Comprehend can understand documents, social networking posts, and really any other data in AWS. You simply provide the data that you're storing in your data lake in S3 via the Comprehend API.
Then Comprehend uses natural language processing to give you highly accurate information about what it contains in four categories: entities, which are really people and places and dates and brands and quantities; key phrases that add significance to the language; what language is being used; and sentiment, whether or not people are feeling positively or negatively about that content.
I'll give you a practical example, with Hotels.com, which is an entity of Expedia. They have thousands and thousands of customer views and comments on the various hotels that people have used their site to stay in, and what they liked or didn't like.
Before, it just looks like this big blob of data. It's really hard to pull out what matters and doesn't matter. They’re using Comprehend to understand, what are the unique characteristics that people really like about each hotel? Whether it's that they have a great dinner menu or great bathroom features or whatever it is. And what do they not like? So that when they're making recommendations to their users, they have the right way to differentiate and distinguish each hotel so people can make the right choices for themselves.
The other thing that Comprehend has, which you won't find anywhere else, is the ability not just to look at a single document at a time, but to look at millions of documents in order to identify the topics within these documents.
It's something that we call topic modeling.
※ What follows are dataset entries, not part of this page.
File: src/rtl/pb_pkg.sv
package pb_pkg;

    // Controller phases; encoding is internal only.
    typedef enum logic [2:0] {
        ST_IDLE     = 3'd0,
        ST_DEBOUNCE = 3'd1,
        ST_PULSE    = 3'd2,
        ST_LOCKOUT  = 3'd3,
        ST_WAIT_REL = 3'd4
    } pb_state_e;

    // Command from the controller to the shared interval counter.
    typedef struct packed {
        logic clear;
        logic advance;
    } pb_tmr_ctl_t;

    // Milliseconds to clock cycles, never less than one cycle.
    function automatic int ms_to_cycles(input longint clk_hz, input int ms);
        longint c;
        c = (clk_hz * longint'(ms)) / 64'd1000;
        if (c < 1) c = 1;
        return int'(c);
    endfunction

    function automatic int max3(input int a, input int b, input int c);
        int m;
        m = (a > b) ? a : b;
        return (m > c) ? m : c;
    endfunction

    // Counter runs from 0 up to limit-1.
    function automatic int cnt_bits(input int limit);
        return (limit <= 2) ? 1 : $clog2(limit);
    endfunction

endpackage

File: src/rtl/pb_sync.sv
module pb_sync #(
    parameter int STAGES        = 2,
    parameter bit IN_ACTIVE_LOW = 1'b1
) (
    input  logic clk,
    input  logic rst,
    input  logic raw,
    output logic pressed
);
    // Level the contact shows when the button is untouched.
    localparam logic IDLE_LVL = IN_ACTIVE_LOW;

    logic [STAGES-1:0] chain;

    generate
        if (STAGES == 1) begin : g_single
            always_ff @(posedge clk) begin
                if (rst) chain <= IDLE_LVL;
                else     chain <= raw;
            end
        end else begin : g_multi
            always_ff @(posedge clk) begin
                if (rst) chain <= {STAGES{IDLE_LVL}};
                else     chain <= {chain[STAGES-2:0], raw};
            end
        end
    endgenerate

    // Normalise: 1 means pressed regardless of wiring.
    assign pressed = chain[STAGES-1] ^ IDLE_LVL;

endmodule

File: src/rtl/pb_timer.sv
import pb_pkg::*;

module pb_timer #(
    parameter int CW = 8
) (
    input  logic        clk,
    input  logic        rst,
    input  pb_tmr_ctl_t ctl,
    output logic [CW-1:0] count
);
    always_ff @(posedge clk) begin
        if (rst)              count <= '0;
        else if (ctl.clear)   count <= '0;
        else if (ctl.advance) count <= count + CW'(1);
    end
endmodule

File: src/rtl/pb_fsm.sv
import pb_pkg::*;

module pb_fsm #(
    parameter int DEB_CYC   = 8,
    parameter int PULSE_CYC = 4,
    parameter int LOCK_CYC  = 20,
    parameter int CW        = 8
) (
    input  logic          clk,
    input  logic          rst,
    input  logic          pressed,
    input  logic [CW-1:0] count,
    output pb_state_e     state_o,
    output pb_tmr_ctl_t   ctl_o
);
    localparam logic [CW-1:0] DEB_LAST   = CW'(DEB_CYC - 1);
    localparam logic [CW-1:0] PULSE_LAST = CW'(PULSE_CYC - 1);
    localparam logic [CW-1:0] LOCK_LAST  = CW'(LOCK_CYC - 1);

    pb_state_e state_q, state_d;
    pb_tmr_ctl_t ctl;

    always_comb begin
        state_d     = state_q;
        ctl.clear   = 1'b0;
        ctl.advance = 1'b0;
        unique case (state_q)
            ST_IDLE: begin
                ctl.clear = 1'b1;
                if (pressed) state_d = ST_DEBOUNCE;
            end
            ST_DEBOUNCE: begin
                if (!pressed) begin
                    state_d   = ST_IDLE;
                    ctl.clear = 1'b1;
                end else if (count == DEB_LAST) begin
                    state_d   = ST_PULSE;
                    ctl.clear = 1'b1;
                end else begin
                    ctl.advance = 1'b1;
                end
            end
            ST_PULSE: begin
                if (count == PULSE_LAST) begin
                    state_d   = ST_LOCKOUT;
                    ctl.clear = 1'b1;
                end else begin
                    ctl.advance = 1'b1;
                end
            end
            ST_LOCKOUT: begin
                if (count == LOCK_LAST) begin
                    state_d   = ST_WAIT_REL;
                    ctl.clear = 1'b1;
                end else begin
                    ctl.advance = 1'b1;
                end
            end
            ST_WAIT_REL: begin
                if (pressed) begin
                    ctl.clear = 1'b1;
                end else if (count == DEB_LAST) begin
                    state_d   = ST_IDLE;
                    ctl.clear = 1'b1;
                end else begin
                    ctl.advance = 1'b1;
                end
            end
            default: begin
                state_d   = ST_IDLE;
                ctl.clear = 1'b1;
            end
        endcase
    end

    always_ff @(posedge clk) begin
        if (rst) state_q <= ST_IDLE;
        else     state_q <= state_d;
    end

    assign state_o = state_q;
    assign ctl_o   = ctl;

endmodule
And it's incredibly useful if you think about it. If you're a publisher with thousands of articles, it makes it easy for you to just to use topic model and to figure out how to show just the business articles to the customers you think are interested in business. Or just the political articles to the people you think are just interested in politics. Or if you're a healthcare provider, you may want to group all these documents based on diagnosis or based on symptoms.
This is a much easier way to understand what is in your data and then group them in a way that you could actually display news that's useful for your customers.
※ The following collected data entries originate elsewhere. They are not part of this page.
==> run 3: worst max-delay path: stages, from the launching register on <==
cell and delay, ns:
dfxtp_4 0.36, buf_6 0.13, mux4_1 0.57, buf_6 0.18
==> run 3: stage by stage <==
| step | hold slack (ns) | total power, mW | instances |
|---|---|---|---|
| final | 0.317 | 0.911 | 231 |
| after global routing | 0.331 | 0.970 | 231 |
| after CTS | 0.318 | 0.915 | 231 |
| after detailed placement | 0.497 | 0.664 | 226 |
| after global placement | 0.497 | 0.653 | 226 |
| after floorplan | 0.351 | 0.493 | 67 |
`src/rtl/midi_note_pkg.sv`:
```
package midi_note_pkg;
  parameter int BYTE_W = 8;
  parameter int CHAN_W = 4;
  localparam int KEY_W = BYTE_W - 1;

  typedef enum logic [1:0] {
    BK_DATA,
    BK_NOTE_STATUS,
    BK_OTHER_STATUS,
    BK_REALTIME
  } byte_kind_e;

  typedef struct packed {
    logic              on;
    logic [CHAN_W-1:0] chan;
    logic [KEY_W-1:0]  key;
    logic [KEY_W-1:0]  vel;
  } note_rec_t;
endpackage

```
`src/rtl/midi_rst_sync.sv`:
```
module midi_rst_sync #(
  parameter int STAGES = 2
) (
  input  logic clk,
  input  logic rst_n,
  output logic rst_n_sync
);
  logic [STAGES-1:0] sync_q;

  always_ff @(posedge clk or negedge rst_n) begin
    if (!rst_n) sync_q <= '0;
    else        sync_q <= {sync_q[STAGES-2:0], 1'b1};
  end

  assign rst_n_sync = sync_q[STAGES-1];
endmodule

```
`src/rtl/midi_byte_classify.sv`:
```
module midi_byte_classify
  import midi_note_pkg::*;
(
  input  logic [BYTE_W-1:0] byte_in,
  output byte_kind_e        kind,
  output logic              on_status,
  output logic [CHAN_W-1:0] chan
);
  always_comb begin
    if (!byte_in[BYTE_W-1])                     kind = BK_DATA;
    else if (byte_in[BYTE_W-1 -: 5] == 5'b11111) kind = BK_REALTIME;
    else if (byte_in[BYTE_W-1 -: 3] == 3'b100)   kind = BK_NOTE_STATUS;
    else                                         kind = BK_OTHER_STATUS;
  end

  assign on_status = byte_in[BYTE_W-4];
  assign chan      = byte_in[CHAN_W-1:0];
endmodule

```
`src/rtl/midi_note_fsm.sv`:
```
module midi_note_fsm
  import midi_note_pkg::*;
(
  input  logic              clk,
  input  logic              rst_n,
  input  logic              stb,
  input  logic [BYTE_W-1:0] byte_in,
  input  byte_kind_e        kind,
  input  logic              on_status,
  input  logic [CHAN_W-1:0] chan,
  output logic              push,
  output note_rec_t         rec
);
  logic              rs_valid_q, rs_valid_n;
  logic              rs_on_q, rs_on_n;
  logic [CHAN_W-1:0] rs_chan_q, rs_chan_n;
  logic              have_key_q, have_key_n;
  logic [KEY_W-1:0]  key_q, key_n;
  logic              state_en;
  logic              vel_zero;

  assign vel_zero = (byte_in[KEY_W-1:0] == '0);
  assign state_en = stb;

  always_comb begin
    rs_valid_n = rs_valid_q;
    rs_on_n    = rs_on_q;
    rs_chan_n  = rs_chan_q;
    have_key_n = have_key_q;
    key_n      = key_q;
    push       = 1'b0;
    rec.on     = rs_on_q & ~vel_zero;
    rec.chan   = rs_chan_q;
    rec.key    = key_q;
    rec.vel    = byte_in[KEY_W-1:0];
    if (stb) begin
      case (kind)
        BK_NOTE_STATUS: begin
          rs_valid_n = 1'b1;
          rs_on_n    = on_status;
          rs_chan_n  = chan;
          have_key_n = 1'b0;
        end
        BK_OTHER_STATUS: begin
          rs_valid_n = 1'b0;
          have_key_n = 1'b0;
        end
        BK_DATA: begin
          if (rs_valid_q) begin
            if (!have_key_q) begin
              key_n      = byte_in[KEY_W-1:0];
              have_key_n = 1'b1;
            end else begin
              push       = 1'b1;
              have_key_n = 1'b0;
            end
          end
        end
        default: ;
      endcase
    end
  end

  always_ff @(posedge clk or negedge rst_n) begin
    if (!rst_n) begin
      rs_valid_q <= 1'b0;
      rs_on_q    <= 1'b0;
      rs_chan_q  <= '0;
      have_key_q <= 1'b0;
      key_q      <= '0;
    end else if (state_en) begin
      rs_valid_q <= rs_valid_n;
      rs_on_q    <= rs_on_n;
      rs_chan_q  <= rs_chan_n;
      have_key_q <= have_key_n;
      key_q      <= key_n;
    end
  end

  AST_PUSH_NEEDS_STATUS: assert property (@(posedge clk) disable iff (!rst_n)
    push |-> (rs_valid_q && have_key_q && stb));
  AST_OTHER_CLEARS: assert property (@(posedge clk) disable iff (!rst_n)
    (stb && kind == BK_OTHER_STATUS) |=> (!rs_valid_q && !have_key_q));
  AST_REALTIME_INERT: assert property (@(posedge clk) disable iff (!rst_n)
    (stb && kind == BK_REALTIME) |=> ($stable(rs_valid_q) && $stable(have_key_q) && $stable(key_q)));
  AST_ZERO_VEL_OFF: assert property (@(posedge clk) disable iff (!rst_n)
    push |-> !(rec.on && rec.vel == '0));
endmodule

```
`src/rtl/midi_note_outbuf.sv`:
```
module midi_note_outbuf
  import midi_note_pkg::*;
(
  input  logic      clk,
  input  logic      rst_n,
  input  logic      push,
  input  note_rec_t rec_in,
  input  logic      ready,
  output logic      valid,
  output note_rec_t rec_out
);
  note_rec_t out_q, out_n, hold_q, hold_n;
  logic      out_v_q, out_v_n, hold_v_q, hold_v_n;
  logic      out_en, hold_en, pop;

  assign pop = out_v_q & ready;

  always_comb begin
    out_n    = out_q;
    hold_n   = hold_q;
    out_v_n  = out_v_q;
    hold_v_n = hold_v_q;
    out_en   = 1'b0;
    hold_en  = 1'b0;
    if (pop) begin
      if (hold_v_q) begin
        out_n  = hold_q;
        out_en = 1'b1;
        if (push) begin
          hold_n  = rec_in;
          hold_en = 1'b1;
        end else begin
          hold_v_n = 1'b0;
        end
      end else if (push) begin
        out_n  = rec_in;
        out_en = 1'b1;
      end else begin
        out_v_n = 1'b0;
      end
    end else if (push) begin
      if (!out_v_q) begin
        out_n   = rec_in;
        out_en  = 1'b1;
        out_v_n = 1'b1;
      end else if (!hold_v_q) begin
        hold_n   = rec_in;
        hold_en  = 1'b1;
        hold_v_n = 1'b1;
      end
    end
  end

  always_ff @(posedge clk or negedge rst_n) begin
    if (!rst_n) begin
      out_v_q  <= 1'b0;
      hold_v_q <= 1'b0;
    end else begin
      out_v_q  <= out_v_n;
      hold_v_q <= hold_v_n;
    end
  end

  always_ff @(posedge clk or negedge rst_n) begin
    if (!rst_n)      out_q <= '0;
    else if (out_en) out_q <= out_n;
  end

  always_ff @(posedge clk or negedge rst_n) begin
    if (!rst_n)       hold_q <= '0;
    else if (hold_en) hold_q <= hold_n;
  end

  assign valid   = out_v_q;
  assign rec_out = out_q;

  AST_HOLD_BEHIND_OUT: assert property (@(posedge clk) disable iff (!rst_n)
    hold_v_q |-> out_v_q);
  AST_OUT_STABLE: assert property (@(posedge clk) disable iff (!rst_n)
    (out_v_q && !ready) |=> (out_v_q && $stable(out_q)));
  AST_HOLD_PROMOTED: assert property (@(posedge clk) disable iff (!rst_n)
    (pop && hold_v_q) |=> out_v_q);
endmodule

```
`src/rtl/midi_note_parser.sv`:
```
module midi_note_parser
  import midi_note_pkg::*;
(
  input  logic              clk,
  input  logic              rst_n,
  input  logic [BYTE_W-1:0] in_byte,
  input  logic              in_stb,
  input  logic              out_ready,
  output logic              out_valid,
  output logic              out_on,
  output logic [CHAN_W-1:0] out_chan,
  output logic [KEY_W-1:0]  out_key,
  output logic [KEY_W-1:0]  out_vel
);
  logic              rst_n_s;
  byte_kind_e        kind;
  logic              on_status;
  logic [CHAN_W-1:0] chan;
  logic              push;
  note_rec_t         rec, rec_out;

  midi_rst_sync #(.STAGES(2)) u_rst (
    .clk(clk), .rst_n(rst_n), .rst_n_sync(rst_n_s)
  );

  midi_byte_classify u_cls (
    .byte_in(in_byte), .kind(kind), .on_status(on_status), .chan(chan)
  );

  midi_note_fsm u_fsm (
    .clk(clk), .rst_n(rst_n_s), .stb(in_stb), .byte_in(in_byte),
    .kind(kind), .on_status(on_status), .chan(chan),
    .push(push), .rec(rec)
  );

  midi_note_outbuf u_buf (
    .clk(clk), .rst_n(rst_n_s), .push(push), .rec_in(rec),
    .ready(out_ready), .valid(out_valid), .rec_out(rec_out)
  );

  assign out_on   = rec_out.on;
  assign out_chan = rec_out.chan;
  assign out_key  = rec_out.key;
  assign out_vel  = rec_out.vel;

  AST_RESET_IDLE: assert property (@(posedge clk) disable iff (!rst_n_s)
    $rose(rst_n_s) |-> !out_valid);
endmodule

```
Comprehend does this in an incredibly efficient manner. Just to give you an example, if you tried to take 300 documents, each about a megabyte each in size, Comprehend can build a topic model in just 45 minutes for $1.80. It completely changes the meaning that you can get from your content.
With Lex, any application running on the web, a mobile app, or a device, can send natural language - as both text or speech - to Lex using an API or SDK. Lex will apply ASR and NLU to the incoming message to understand the intent of the user, so to understand what the question is, and map that to a Lambda function which will process the information, and then form a response, which will be passed back to the user as either text, or will use Polly automatically to generate a voice response.
There's an integrated development console that lets you define what phrases you want to elicit what responses or additional questions...in either text or speech (where lambda triggers the response back)…
The service has an integrated development console - including the ability to be able to quickly specify example phrases which Lex will expand to capture more possible input from your users, and build sophisticated multi-step conversations - and you can build and test these models, or bots, right in the AWS console.
You can then deploy the application to a custom platform or to Facebook Messenger, Slack, Kik, and Twilio.
We also provide a collection of enterprise connectors: Salesforce, Microsoft Dynamics, Marketo, Zendesk, Quickbooks, and Hubspot
Which help you build new interfaces around existing enterprise data, and the whole thing is fully managed.